With things as they are, it is a good idea to be careful. Under no circumstances should there be a risk of mixing the supervisor’s function with the function of a “normal” employee who is entitled to vote.

4.2 Disavowal of candidates

In addition to the legal sanctions, there is a risk of another sanction – at the ballot box. If the employer/supervisor creates the impression that they would particularly prefer/fight against a candidate/candidate list, there is a risk of a sanction at the ballot box, a “protest or solidarizing vote.” In many companies – and to some extent, in society overall – it is still presumed that there are two diametrically opposed poles, the employer and the employees. Every employee representative, to whom too employer-friendly conduct and/or support from the employer is attributed, is vulnerable. Such candidates are easily disavowed. They lose authenticity, credibility, and therefore the support of parts of the workforce. Praising the employer for many employees is praising the wrong side. It does more harm than good.
Employees could also get the impression (or such an impression could be imparted by competing candidates) that the employer wishes to influence the election and then consciously vote for the other side.

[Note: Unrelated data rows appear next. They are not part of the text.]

Source: an optimization exercise on an open RTL-to-GDS flow (aim: small area and a short achievable clock period). Production flows keep margins and buffers that such runs may drop. RTL that was checked went through simulation tests only; none was proved equivalent to the original.

==> inputs of run a <==
## DOUBLY_PIPELINE
module DOUBLY_PIPELINE(clk,xi,yi,r,ang,xf,yf);
input signed [15:0] xi,yi;
input clk;
output signed [15:0] r,ang;
output signed [15:0] xf,yf;
reg signed [15:0] xr, yr;
reg signed [15:0] a2,a3,a4,a5,a6,a7,a8;
reg signed [15:0] b2,b3,b4,b5,b6,b7;
reg        t2;
reg [1:0]  t3;
reg [2:0]  t4;
reg [3:0]  t5;
reg [4:0]  t6;
reg [5:0]  t7;
reg [5:0]  t8;
reg signed [15:0] x2,x3,x4,x5,x6,x7,x8;
reg signed [15:0] y2,y3,y4,y5,y6,y7,y8;
reg signed [15:0] r_q, xf_q, yf_q;
reg [13:0] ang_q;
reg svn2, svn3, svn4, svn5, svn6;         
reg dxn1, dxn2, dxn3, dxn4, dxn5, dxn6;   
wire [15:0] sc_r, sc_x, sc_y;
reg a8sn, x8sn, y8sn;
scale16 u_sr(.v(a8), .vn15(a8sn), .q(sc_r));
scale16 u_sx(.v(x8), .vn15(x8sn), .q(sc_x));
scale16 u_sy(.v(y8), .vn15(y8sn), .q(sc_y));
wire signed [15:0] a1, b1;
wire c_a1, c_b1;
add_skl16 u_a1(.a(xr), .b(yr), .cin(1'b0), .s(a1), .cout(c_a1));
add_skl16 u_b1(.a(yr), .b(~xr), .cin(1'b1), .s(b1), .cout(c_b1));
wire signed [15:0] sh_a2 = b1 >>> 1;
wire [15:0] n_a2; wire co_a2;
add_skl16 u_a2(.a(a1), .b(sh_a2 ^ {16{b1[15]}}), .cin(b1[15]), .s(n_a2), .cout(co_a2));
wire signed [15:0] sh_b2 = a1 >>> 1;
wire [15:0] n_b2; wire co_b2;
add_skl16 u_b2(.a(b1), .b(sh_b2 ^ {16{~b1[15]}}), .cin(~b1[15]), .s(n_b2), .cout(co_b2));
wire signed [15:0] sh_x2 = b1 >>> 1;
wire [15:0] n_x2; wire co_x2;
add_skl16 u_x2(.a(a1), .b(sh_x2 ^ {16{~dxn1}}), .cin(~dxn1), .s(n_x2), .cout(co_x2));
  ...
==> flow/config.mk <==
export PLATFORM = sky130hd
export DESIGN_NAME = DOUBLY_PIPELINE
export DESIGN_NICKNAME = DOUBLY_PIPELINE
export VERILOG_FILES = /design/flow/design.v
export SDC_FILE = /design/flow/constraint.sdc
export NUM_CORES = 4
export LEC_CHECK = 0
export CAP_MARGIN = 20
export CORE_MARGIN = 2
export CORE_UTILIZATION = 40
export CTS_CLUSTER_DIAMETER = 200
export CTS_CLUSTER_SIZE = 25
export SLEW_MARGIN = 20
==> flow/constraint.sdc <==
create_clock -name core_clock -period 22.0 [get_ports {clk}]
set_input_delay 4.4000 -clock core_clock [delete_from_list [all_inputs] [get_ports {clk}]]
set_output_delay 4.4000 -clock core_clock [all_outputs]
set_load 0.01 [all_outputs]
standard.sh (not shown) runs the stock make flow with config.mk's settings and CLKGATE_MAP_FILE= SYNTH_SCRIPT=/design/flow/synth_recipe.tcl, a recipe that flattens the netlist after the stock synthesis.
==> flow/flow/run.sh <==
#!/bin/bash
set -euo pipefail
export BUFFER_PORTS_ARGS="-buffer_cell sky130_fd_sc_hd__buf_2"
bash standard.sh > standard_flow.log 2>&1
==> inputs of run b, as changes to run a <==
--- a/flow/design.v
+++ b/flow/design.v
@@ -17,16 +17,15 @@
 reg signed [15:0] y2,y3,y4,y5,y6,y7,y8;
 reg signed [15:0] r_q, xf_q, yf_q;
 reg [13:0] ang_q;
 reg svn2, svn3, svn4, svn5, svn6;         
 reg dxn1, dxn2, dxn3, dxn4, dxn5, dxn6;   
 wire [15:0] sc_r, sc_x, sc_y;
-reg a8sn, x8sn, y8sn;
-scale16 u_sr(.v(a8), .vn15(a8sn), .q(sc_r));
-scale16 u_sx(.v(x8), .vn15(x8sn), .q(sc_x));
-scale16 u_sy(.v(y8), .vn15(y8sn), .q(sc_y));
+scale16 u_sr(.v(a8), .q(sc_r));
+scale16 u_sx(.v(x8), .q(sc_x));
+scale16 u_sy(.v(y8), .q(sc_y));
 wire signed [15:0] a1, b1;
 wire c_a1, c_b1;
 add_skl16 u_a1(.a(xr), .b(yr), .cin(1'b0), .s(a1), .cout(c_a1));
 add_skl16 u_b1(.a(yr), .b(~xr), .cin(1'b1), .s(b1), .cout(c_b1));
 wire signed [15:0] sh_a2 = b1 >>> 1;
 wire [15:0] n_a2; wire co_a2;
@@ -45,37 +44,37 @@
 add_skl10 u_a3(.a(a2), .b(sh_a3 ^ {16{b2[15]}}), .cin(b2[15]), .s(n_a3), .cout(co_a3));
 wire signed [15:0] sh_b3 = a2 >>> 2;
 wire [15:0] n_b3; wire co_b3;
 add_skl10 u_b3(.a(b2), .b(sh_b3 ^ {16{svn2}}), .cin(svn2), .s(n_b3), .cout(co_b3));
 wire signed [15:0] sh_a4 = b3 >>> 3;
 wire [15:0] n_a4; wire co_a4;
-add_skl6 u_a4(.a(a3), .b(sh_a4 ^ {16{b3[15]}}), .cin(b3[15]), .s(n_a4), .cout(co_a4));
+add_skl10 u_a4(.a(a3), .b(sh_a4 ^ {16{b3[15]}}), .cin(b3[15]), .s(n_a4), .cout(co_a4));
 wire signed [15:0] sh_b4 = a3 >>> 3;
 wire [15:0] n_b4; wire co_b4;
 add_skl10 u_b4(.a(b3), .b(sh_b4 ^ {16{svn3}}), .cin(svn3), .s(n_b4), .cout(co_b4));
 wire signed [15:0] sh_a5 = b4 >>> 4;
 wire [15:0] n_a5; wire co_a5;
-add_skl6 u_a5(.a(a4), .b(sh_a5 ^ {16{b4[15]}}), .cin(b4[15]), .s(n_a5), .cout(co_a5));
+add_skl10 u_a5(.a(a4), .b(sh_a5 ^ {16{b4[15]}}), .cin(b4[15]), .s(n_a5), .cout(co_a5));
 wire signed [15:0] sh_b5 = a4 >>> 4;
 wire [15:0] n_b5; wire co_b5;
 add_skl10 u_b5(.a(b4), .b(sh_b5 ^ {16{svn4}}), .cin(svn4), .s(n_b5), .cout(co_b5));
 wire signed [15:0] sh_a6 = b5 >>> 5;
 wire [15:0] n_a6; wire co_a6;
-add_skl6 u_a6(.a(a5), .b(sh_a6 ^ {16{b5[15]}}), .cin(b5[15]), .s(n_a6), .cout(co_a6));
+add_skl10 u_a6(.a(a5), .b(sh_a6 ^ {16{b5[15]}}), .cin(b5[15]), .s(n_a6), .cout(co_a6));
 wire signed [15:0] sh_b6 = a5 >>> 5;
 wire [15:0] n_b6; wire co_b6;
 add_skl10 u_b6(.a(b5), .b(sh_b6 ^ {16{svn5}}), .cin(svn5), .s(n_b6), .cout(co_b6));
 wire signed [15:0] sh_a7 = b6 >>> 6;
 wire [15:0] n_a7; wire co_a7;
-add_skl6 u_a7(.a(a6), .b(sh_a7 ^ {16{b6[15]}}), .cin(b6[15]), .s(n_a7), .cout(co_a7));
+add_skl10 u_a7(.a(a6), .b(sh_a7 ^ {16{b6[15]}}), .cin(b6[15]), .s(n_a7), .cout(co_a7));
 wire signed [15:0] sh_b7 = a6 >>> 6;
 wire [15:0] n_b7; wire co_b7;
 add_skl10 u_b7(.a(b6), .b(sh_b7 ^ {16{svn6}}), .cin(svn6), .s(n_b7), .cout(co_b7));
 wire signed [15:0] sh_a8 = b7 >>> 7;
 wire [15:0] n_a8; wire co_a8;
-add_skl6 u_a8(.a(a7), .b(sh_a8 ^ {16{b7[15]}}), .cin(b7[15]), .s(n_a8), .cout(co_a8));
+add_skl10 u_a8(.a(a7), .b(sh_a8 ^ {16{b7[15]}}), .cin(b7[15]), .s(n_a8), .cout(co_a8));
 wire signed [15:0] sh_x3 = y2 >>> 2;
 wire [15:0] n_x3; wire co_x3;
 add_skl10 u_x3(.a(x2), .b(sh_x3 ^ {16{~dxn2}}), .cin(~dxn2), .s(n_x3), .cout(co_x3));
 wire signed [15:0] sh_y3 = x2 >>> 2;
 wire [15:0] n_y3; wire co_y3;
 add_skl10 u_y3(.a(y2), .b(sh_y3 ^ {16{~t4[1]}}), .cin(~t4[1]), .s(n_y3), .cout(co_y3));
@@ -102,16 +101,16 @@
 add_skl10 u_x7(.a(x6), .b(sh_x7 ^ {16{~dxn6}}), .cin(~dxn6), .s(n_x7), .cout(co_x7));
 wire signed [15:0] sh_y7 = x6 >>> 6;
 wire [15:0] n_y7; wire co_y7;
 add_skl10 u_y7(.a(y6), .b(sh_y7 ^ {16{~t8[5]}}), .cin(~t8[5]), .s(n_y7), .cout(co_y7));
 wire signed [15:0] sh_x8 = y7 >>> 7;
 wire [15:0] n_x8; wire co_x8;
-add_skl6 u_x8(.a(x7), .b(sh_x8 ^ {16{1'b1}}), .cin(1'b1), .s(n_x8), .cout(co_x8));
+add_skl10 u_x8(.a(x7), .b(sh_x8 ^ {16{1'b1}}), .cin(1'b1), .s(n_x8), .cout(co_x8));
 wire signed [15:0] sh_y8 = x7 >>> 7;
 wire [15:0] n_y8; wire co_y8;
-add_skl6 u_y8(.a(y7), .b(sh_y8 ^ {16{1'b0}}), .cin(1'b0), .s(n_y8), .cout(co_y8));
+add_skl10 u_y8(.a(y7), .b(sh_y8 ^ {16{1'b0}}), .cin(1'b0), .s(n_y8), .cout(co_y8));
 wire [13:0] ang_half = 14'd4928 - (t8[0] ? 14'd2657 : 14'd0) - (t8[1] ? 14'd1404 : 14'd0)
                      - (t8[2] ? 14'd713 : 14'd0) - (t8[3] ? 14'd358 : 14'd0)
                      - (t8[4] ? 14'd179 : 14'd0) - (t8[5] ? 14'd89 : 14'd0);
 always @(posedge clk) begin
   xr <= xi;
   yr <= yi;
@@ -133,13 +132,12 @@
   x3 <= n_x3; y3 <= n_y3;
   x4 <= n_x4; y4 <= n_y4;
   x5 <= n_x5; y5 <= n_y5;
   x6 <= n_x6; y6 <= n_y6;
   x7 <= n_x7; y7 <= n_y7;
   x8 <= n_x8; y8 <= n_y8;
-  a8sn <= ~n_a8[15]; x8sn <= ~n_x8[15]; y8sn <= ~n_y8[15];
   r_q   <= sc_r;
   xf_q  <= sc_x;
   yf_q  <= sc_y;
   ang_q <= ang_half;
   svn2 <= ~n_b2[15];
   svn3 <= ~n_b3[15];
@@ -246,44 +244,14 @@
 assign s[12] = p[12] ^ gg28;
 assign s[13] = p[13] ^ gg29;
 assign s[14] = p[14] ^ gg30;
 assign s[15] = p[15] ^ gg31;
 assign cout = gg32;
 endmodule
-module add_skl6(input [15:0] a, b, input cin, output [15:0] s, output cout);
-wire [15:0] p = a ^ b; wire [15:0] g = a & b;
-wire gg0 = g[0] | (p[0] & cin);
-wire gg1 = g[2] | (p[2] & g[1]); wire pp1 = p[2] & p[1];
-wire gg2 = g[4] | (p[4] & g[3]); wire pp2 = p[4] & p[3];
-wire gg3 = g[1] | (p[1] & gg0);
-wire gg4 = gg1 | (pp1 & gg0);
-wire gg5 = g[5] | (p[5] & gg2); wire pp5 = p[5] & pp2;
-wire gg6 = g[3] | (p[3] & gg4);
-wire gg7 = gg2 | (pp2 & gg4);
-wire gg8 = gg5 | (pp5 & gg4);
-assign s[0] = p[0] ^ cin;
-assign s[1] = p[1] ^ gg0;
-assign s[2] = p[2] ^ gg3;
-assign s[3] = p[3] ^ gg4;
-assign s[4] = p[4] ^ gg6;
-assign s[5] = p[5] ^ gg7;
-wire [16:6] c; assign c[6] = gg8;
-assign s[6] = a[6]^b[6]^c[6]; assign c[7] = (a[6]&b[6]) | (c[6]&(a[6]^b[6]));
-assign s[7] = a[7]^b[7]^c[7]; assign c[8] = (a[7]&b[7]) | (c[7]&(a[7]^b[7]));
-assign s[8] = a[8]^b[8]^c[8]; assign c[9] = (a[8]&b[8]) | (c[8]&(a[8]^b[8]));
-assign s[9] = a[9]^b[9]^c[9]; assign c[10] = (a[9]&b[9]) | (c[9]&(a[9]^b[9]));
-assign s[10] = a[10]^b[10]^c[10]; assign c[11] = (a[10]&b[10]) | (c[10]&(a[10]^b[10]));
-assign s[11] = a[11]^b[11]^c[11]; assign c[12] = (a[11]&b[11]) | (c[11]&(a[11]^b[11]));
-assign s[12] = a[12]^b[12]^c[12]; assign c[13] = (a[12]&b[12]) | (c[12]&(a[12]^b[12]));
-assign s[13] = a[13]^b[13]^c[13]; assign c[14] = (a[13]&b[13]) | (c[13]&(a[13]^b[13]));
-assign s[14] = a[14]^b[14]^c[14]; assign c[15] = (a[14]&b[14]) | (c[14]&(a[14]^b[14]));
-assign s[15] = a[15]^b[15]^c[15]; assign c[16] = (a[15]&b[15]) | (c[15]&(a[15]^b[15]));
-assign cout = c[16];
-endmodule
-module scale16(input [15:0] v, input vn15, output [15:0] q);
-wire [15:0] nv = {vn15, ~v[14:0]};
+module scale16(input [15:0] v, output [15:0] q);
+wire [15:0] nv = ~v;
 wire fs0 = v[13] ^ v[7]; wire fc0 = v[13] & v[7];
 wire fs1 = v[14] ^ v[8] ^ v[5]; wire fc1 = (v[14] & v[8]) | (v[14] & v[5]) | (v[8] & v[5]);
 wire fs2 = nv[12] ^ nv[10]; wire fc2 = nv[12] & nv[10];
 wire fs3 = v[9] ^ v[6] ^ nv[15]; wire fc3 = (v[9] & v[6]) | (v[9] & nv[15]) | (v[6] & nv[15]);
 wire fs4 = v[13] ^ v[11] ^ v[3]; wire fc4 = (v[13] & v[11]) | (v[13] & v[3]) | (v[11] & v[3]);
 wire fs5 = v[10] ^ v[7] ^ nv[14]; wire fc5 = (v[10] & v[7]) | (v[10] & nv[14]) | (v[7] & nv[14]);
==> flow/run.sh (new file) <==
#!/bin/bash
# synth_recipe.tcl (not shown) runs the flow's synth.tcl, then flattens the netlist and writes it again
# the make line also repeats each setting of config.mk as NAME=value (left out here)
make -C /OpenROAD-flow-scripts/flow DESIGN_CONFIG=/design/flow/config.mk WORK_HOME=/design/flow/orfs CLKGATE_MAP_FILE= SYNTH_SCRIPT=/design/flow/synth_recipe.tcl finish
removed: flow/flow/run.sh
removed: flow/standard.sh
==> inputs of run c, as changes to run a <==
--- a/flow/design.v
+++ b/flow/design.v
@@ -17,16 +17,15 @@
 reg signed [15:0] y2,y3,y4,y5,y6,y7,y8;
 reg signed [15:0] r_q, xf_q, yf_q;
 reg [13:0] ang_q;
 reg svn2, svn3, svn4, svn5, svn6;         
 reg dxn1, dxn2, dxn3, dxn4, dxn5, dxn6;   
 wire [15:0] sc_r, sc_x, sc_y;
-reg a8sn, x8sn, y8sn;
-scale16 u_sr(.v(a8), .vn15(a8sn), .q(sc_r));
-scale16 u_sx(.v(x8), .vn15(x8sn), .q(sc_x));
-scale16 u_sy(.v(y8), .vn15(y8sn), .q(sc_y));
+scale16 u_sr(.v(a8), .q(sc_r));
+scale16 u_sx(.v(x8), .q(sc_x));
+scale16 u_sy(.v(y8), .q(sc_y));
 wire signed [15:0] a1, b1;
 wire c_a1, c_b1;
 add_skl16 u_a1(.a(xr), .b(yr), .cin(1'b0), .s(a1), .cout(c_a1));
 add_skl16 u_b1(.a(yr), .b(~xr), .cin(1'b1), .s(b1), .cout(c_b1));
 wire signed [15:0] sh_a2 = b1 >>> 1;
 wire [15:0] n_a2; wire co_a2;
@@ -45,37 +44,37 @@
 add_skl10 u_a3(.a(a2), .b(sh_a3 ^ {16{b2[15]}}), .cin(b2[15]), .s(n_a3), .cout(co_a3));
 wire signed [15:0] sh_b3 = a2 >>> 2;
 wire [15:0] n_b3; wire co_b3;
 add_skl10 u_b3(.a(b2), .b(sh_b3 ^ {16{svn2}}), .cin(svn2), .s(n_b3), .cout(co_b3));
 wire signed [15:0] sh_a4 = b3 >>> 3;
 wire [15:0] n_a4; wire co_a4;
-add_skl6 u_a4(.a(a3), .b(sh_a4 ^ {16{b3[15]}}), .cin(b3[15]), .s(n_a4), .cout(co_a4));
+add_skl10 u_a4(.a(a3), .b(sh_a4 ^ {16{b3[15]}}), .cin(b3[15]), .s(n_a4), .cout(co_a4));
 wire signed [15:0] sh_b4 = a3 >>> 3;
 wire [15:0] n_b4; wire co_b4;
 add_skl10 u_b4(.a(b3), .b(sh_b4 ^ {16{svn3}}), .cin(svn3), .s(n_b4), .cout(co_b4));
 wire signed [15:0] sh_a5 = b4 >>> 4;
 wire [15:0] n_a5; wire co_a5;
-add_skl6 u_a5(.a(a4), .b(sh_a5 ^ {16{b4[15]}}), .cin(b4[15]), .s(n_a5), .cout(co_a5));
+add_skl10 u_a5(.a(a4), .b(sh_a5 ^ {16{b4[15]}}), .cin(b4[15]), .s(n_a5), .cout(co_a5));
 wire signed [15:0] sh_b5 = a4 >>> 4;
 wire [15:0] n_b5; wire co_b5;
 add_skl10 u_b5(.a(b4), .b(sh_b5 ^ {16{svn4}}), .cin(svn4), .s(n_b5), .cout(co_b5));
 wire signed [15:0] sh_a6 = b5 >>> 5;
 wire [15:0] n_a6; wire co_a6;
-add_skl6 u_a6(.a(a5), .b(sh_a6 ^ {16{b5[15]}}), .cin(b5[15]), .s(n_a6), .cout(co_a6));
+add_skl10 u_a6(.a(a5), .b(sh_a6 ^ {16{b5[15]}}), .cin(b5[15]), .s(n_a6), .cout(co_a6));
 wire signed [15:0] sh_b6 = a5 >>> 5;
 wire [15:0] n_b6; wire co_b6;
 add_skl10 u_b6(.a(b5), .b(sh_b6 ^ {16{svn5}}), .cin(svn5), .s(n_b6), .cout(co_b6));
 wire signed [15:0] sh_a7 = b6 >>> 6;
 wire [15:0] n_a7; wire co_a7;
-add_skl6 u_a7(.a(a6), .b(sh_a7 ^ {16{b6[15]}}), .cin(b6[15]), .s(n_a7), .cout(co_a7));
+add_skl10 u_a7(.a(a6), .b(sh_a7 ^ {16{b6[15]}}), .cin(b6[15]), .s(n_a7), .cout(co_a7));
 wire signed [15:0] sh_b7 = a6 >>> 6;
 wire [15:0] n_b7; wire co_b7;
 add_skl10 u_b7(.a(b6), .b(sh_b7 ^ {16{svn6}}), .cin(svn6), .s(n_b7), .cout(co_b7));
 wire signed [15:0] sh_a8 = b7 >>> 7;
 wire [15:0] n_a8; wire co_a8;
-add_skl6 u_a8(.a(a7), .b(sh_a8 ^ {16{b7[15]}}), .cin(b7[15]), .s(n_a8), .cout(co_a8));
+add_skl10 u_a8(.a(a7), .b(sh_a8 ^ {16{b7[15]}}), .cin(b7[15]), .s(n_a8), .cout(co_a8));
 wire signed [15:0] sh_x3 = y2 >>> 2;
 wire [15:0] n_x3; wire co_x3;
 add_skl10 u_x3(.a(x2), .b(sh_x3 ^ {16{~dxn2}}), .cin(~dxn2), .s(n_x3), .cout(co_x3));
 wire signed [15:0] sh_y3 = x2 >>> 2;
 wire [15:0] n_y3; wire co_y3;
 add_skl10 u_y3(.a(y2), .b(sh_y3 ^ {16{~t4[1]}}), .cin(~t4[1]), .s(n_y3), .cout(co_y3));
@@ -102,16 +101,16 @@
 add_skl10 u_x7(.a(x6), .b(sh_x7 ^ {16{~dxn6}}), .cin(~dxn6), .s(n_x7), .cout(co_x7));
 wire signed [15:0] sh_y7 = x6 >>> 6;
 wire [15:0] n_y7; wire co_y7;
 add_skl10 u_y7(.a(y6), .b(sh_y7 ^ {16{~t8[5]}}), .cin(~t8[5]), .s(n_y7), .cout(co_y7));
 wire signed [15:0] sh_x8 = y7 >>> 7;
 wire [15:0] n_x8; wire co_x8;
-add_skl6 u_x8(.a(x7), .b(sh_x8 ^ {16{1'b1}}), .cin(1'b1), .s(n_x8), .cout(co_x8));
+add_skl10 u_x8(.a(x7), .b(sh_x8 ^ {16{1'b1}}), .cin(1'b1), .s(n_x8), .cout(co_x8));
 wire signed [15:0] sh_y8 = x7 >>> 7;
 wire [15:0] n_y8; wire co_y8;
-add_skl6 u_y8(.a(y7), .b(sh_y8 ^ {16{1'b0}}), .cin(1'b0), .s(n_y8), .cout(co_y8));
+add_skl10 u_y8(.a(y7), .b(sh_y8 ^ {16{1'b0}}), .cin(1'b0), .s(n_y8), .cout(co_y8));
 wire [13:0] ang_half = 14'd4928 - (t8[0] ? 14'd2657 : 14'd0) - (t8[1] ? 14'd1404 : 14'd0)
                      - (t8[2] ? 14'd713 : 14'd0) - (t8[3] ? 14'd358 : 14'd0)
                      - (t8[4] ? 14'd179 : 14'd0) - (t8[5] ? 14'd89 : 14'd0);
 always @(posedge clk) begin
   xr <= xi;
   yr <= yi;
@@ -133,13 +132,12 @@
   x3 <= n_x3; y3 <= n_y3;
   x4 <= n_x4; y4 <= n_y4;
   x5 <= n_x5; y5 <= n_y5;
   x6 <= n_x6; y6 <= n_y6;
   x7 <= n_x7; y7 <= n_y7;
   x8 <= n_x8; y8 <= n_y8;
-  a8sn <= ~n_a8[15]; x8sn <= ~n_x8[15]; y8sn <= ~n_y8[15];
   r_q   <= sc_r;
   xf_q  <= sc_x;
   yf_q  <= sc_y;
   ang_q <= ang_half;
   svn2 <= ~n_b2[15];
   svn3 <= ~n_b3[15];
@@ -246,44 +244,14 @@
 assign s[12] = p[12] ^ gg28;
 assign s[13] = p[13] ^ gg29;
 assign s[14] = p[14] ^ gg30;
 assign s[15] = p[15] ^ gg31;
 assign cout = gg32;
 endmodule
-module add_skl6(input [15:0] a, b, input cin, output [15:0] s, output cout);
-wire [15:0] p = a ^ b; wire [15:0] g = a & b;
-wire gg0 = g[0] | (p[0] & cin);
-wire gg1 = g[2] | (p[2] & g[1]); wire pp1 = p[2] & p[1];
-wire gg2 = g[4] | (p[4] & g[3]); wire pp2 = p[4] & p[3];
-wire gg3 = g[1] | (p[1] & gg0);
-wire gg4 = gg1 | (pp1 & gg0);
-wire gg5 = g[5] | (p[5] & gg2); wire pp5 = p[5] & pp2;
-wire gg6 = g[3] | (p[3] & gg4);
-wire gg7 = gg2 | (pp2 & gg4);
-wire gg8 = gg5 | (pp5 & gg4);
-assign s[0] = p[0] ^ cin;
-assign s[1] = p[1] ^ gg0;
-assign s[2] = p[2] ^ gg3;
-assign s[3] = p[3] ^ gg4;
-assign s[4] = p[4] ^ gg6;
-assign s[5] = p[5] ^ gg7;
-wire [16:6] c; assign c[6] = gg8;
-assign s[6] = a[6]^b[6]^c[6]; assign c[7] = (a[6]&b[6]) | (c[6]&(a[6]^b[6]));
-assign s[7] = a[7]^b[7]^c[7]; assign c[8] = (a[7]&b[7]) | (c[7]&(a[7]^b[7]));
-assign s[8] = a[8]^b[8]^c[8]; assign c[9] = (a[8]&b[8]) | (c[8]&(a[8]^b[8]));
-assign s[9] = a[9]^b[9]^c[9]; assign c[10] = (a[9]&b[9]) | (c[9]&(a[9]^b[9]));
-assign s[10] = a[10]^b[10]^c[10]; assign c[11] = (a[10]&b[10]) | (c[10]&(a[10]^b[10]));
-assign s[11] = a[11]^b[11]^c[11]; assign c[12] = (a[11]&b[11]) | (c[11]&(a[11]^b[11]));
-assign s[12] = a[12]^b[12]^c[12]; assign c[13] = (a[12]&b[12]) | (c[12]&(a[12]^b[12]));
-assign s[13] = a[13]^b[13]^c[13]; assign c[14] = (a[13]&b[13]) | (c[13]&(a[13]^b[13]));
-assign s[14] = a[14]^b[14]^c[14]; assign c[15] = (a[14]&b[14]) | (c[14]&(a[14]^b[14]));
-assign s[15] = a[15]^b[15]^c[15]; assign c[16] = (a[15]&b[15]) | (c[15]&(a[15]^b[15]));
-assign cout = c[16];
-endmodule
-module scale16(input [15:0] v, input vn15, output [15:0] q);
-wire [15:0] nv = {vn15, ~v[14:0]};
+module scale16(input [15:0] v, output [15:0] q);
+wire [15:0] nv = ~v;
 wire fs0 = v[13] ^ v[7]; wire fc0 = v[13] & v[7];
 wire fs1 = v[14] ^ v[8] ^ v[5]; wire fc1 = (v[14] & v[8]) | (v[14] & v[5]) | (v[8] & v[5]);
 wire fs2 = nv[12] ^ nv[10]; wire fc2 = nv[12] & nv[10];
 wire fs3 = v[9] ^ v[6] ^ nv[15]; wire fc3 = (v[9] & v[6]) | (v[9] & nv[15]) | (v[6] & nv[15]);
 wire fs4 = v[13] ^ v[11] ^ v[3]; wire fc4 = (v[13] & v[11]) | (v[13] & v[3]) | (v[11] & v[3]);
 wire fs5 = v[10] ^ v[7] ^ nv[14]; wire fc5 = (v[10] & v[7]) | (v[10] & nv[14]) | (v[7] & nv[14]);
--- a/flow/config.mk
+++ b/flow/config.mk
@@ -4,10 +4,11 @@
 export VERILOG_FILES = /design/flow/design.v
 export SDC_FILE = /design/flow/constraint.sdc
 export NUM_CORES = 4
 export LEC_CHECK = 0
 export CAP_MARGIN = 20
 export CORE_MARGIN = 2
-export CORE_UTILIZATION = 40
+export CORE_UTILIZATION = 65
 export CTS_CLUSTER_DIAMETER = 200
 export CTS_CLUSTER_SIZE = 25
+export PLACE_DENSITY = 0.75
 export SLEW_MARGIN = 20
==> metrics.yaml <==
layout:
  multi_input_area_mm2: 0.0242
timing:
  finalCritPeriodShare_pct: 27.0
global_route:
  use_met1_pct: 18.3
  grt_max_degree: 26
outcome:
  status: "no timing/DRC/antenna violations"
synthesis:
  yosys-top-cells-count: "inv_1, dfxtp_1, ha_1"
# the run above: run a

Restraint is therefore also appropriate on the employer’s part from a tactical point of view with regard to elections.

5. Key points of the election

Finally, we should mention a few more key points of the election, as a brief overview. A differentiation is made between:

• normal election procedures (in companies with more than 100 employees entitled to vote) and
• simplified election procedures (in companies with up to 50 employees entitled to vote).
• In companies with 51-100 employees entitled to vote, employees and the election committee can agree on the simplified election procedure, but if one of the two does not agree, the normal procedure is to be applied.

The normal election procedure can be divided into five main sections:

a) appointment of the election committee,
b) preparation of the list of voters,
c) announcement of the election notice,
d) submission, review, and announcement of the proposal lists, as well as
e) performance of the actual election procedure, as well as the counting of votes and notification of the election result.

The election committee is of central importance in the election procedure - it:

• prepares the list of voters, so it decides who can vote and who can be elected,
• checks and decides on the validity of candidate/list proposals submitted,
• controls the entire election procedure (publishes the election notice and controls the scheduling).

It is even more surprising at first glance that employees of the election committee are also allowed to be candidates. In a federal/state election this would (correctly) be unimaginable. In companies, this “propriety” can, however, not simply be granted because of a lack of people; elections would then only be possible in companies with significantly more than 5 employees.

If only one candidate list is permitted in an election, the election of a person (majority vote) will take place; if there are several lists, the election will take place in accordance with the principles of proportional representation. The distribution according to d’Hondt will be applied here – with one modification. The election committee must state what proportion of each gender the workforce is composed of. The minority gender is guaranteed a minority share of the seats in the body – in legal breach of the principles of voting equality. Irrespective of the number of votes achieved – as long as there is a sufficient number of candidates of the minority gender.

In contrast, the simplified procedure is significantly trimmed down and rapid.

• After the election committee has been elected (by the works council in office),
• it issues this election notice and voter list and issues an invitation to an election meeting,
• during which the voting proposals (submitted in the meantime) are voted on.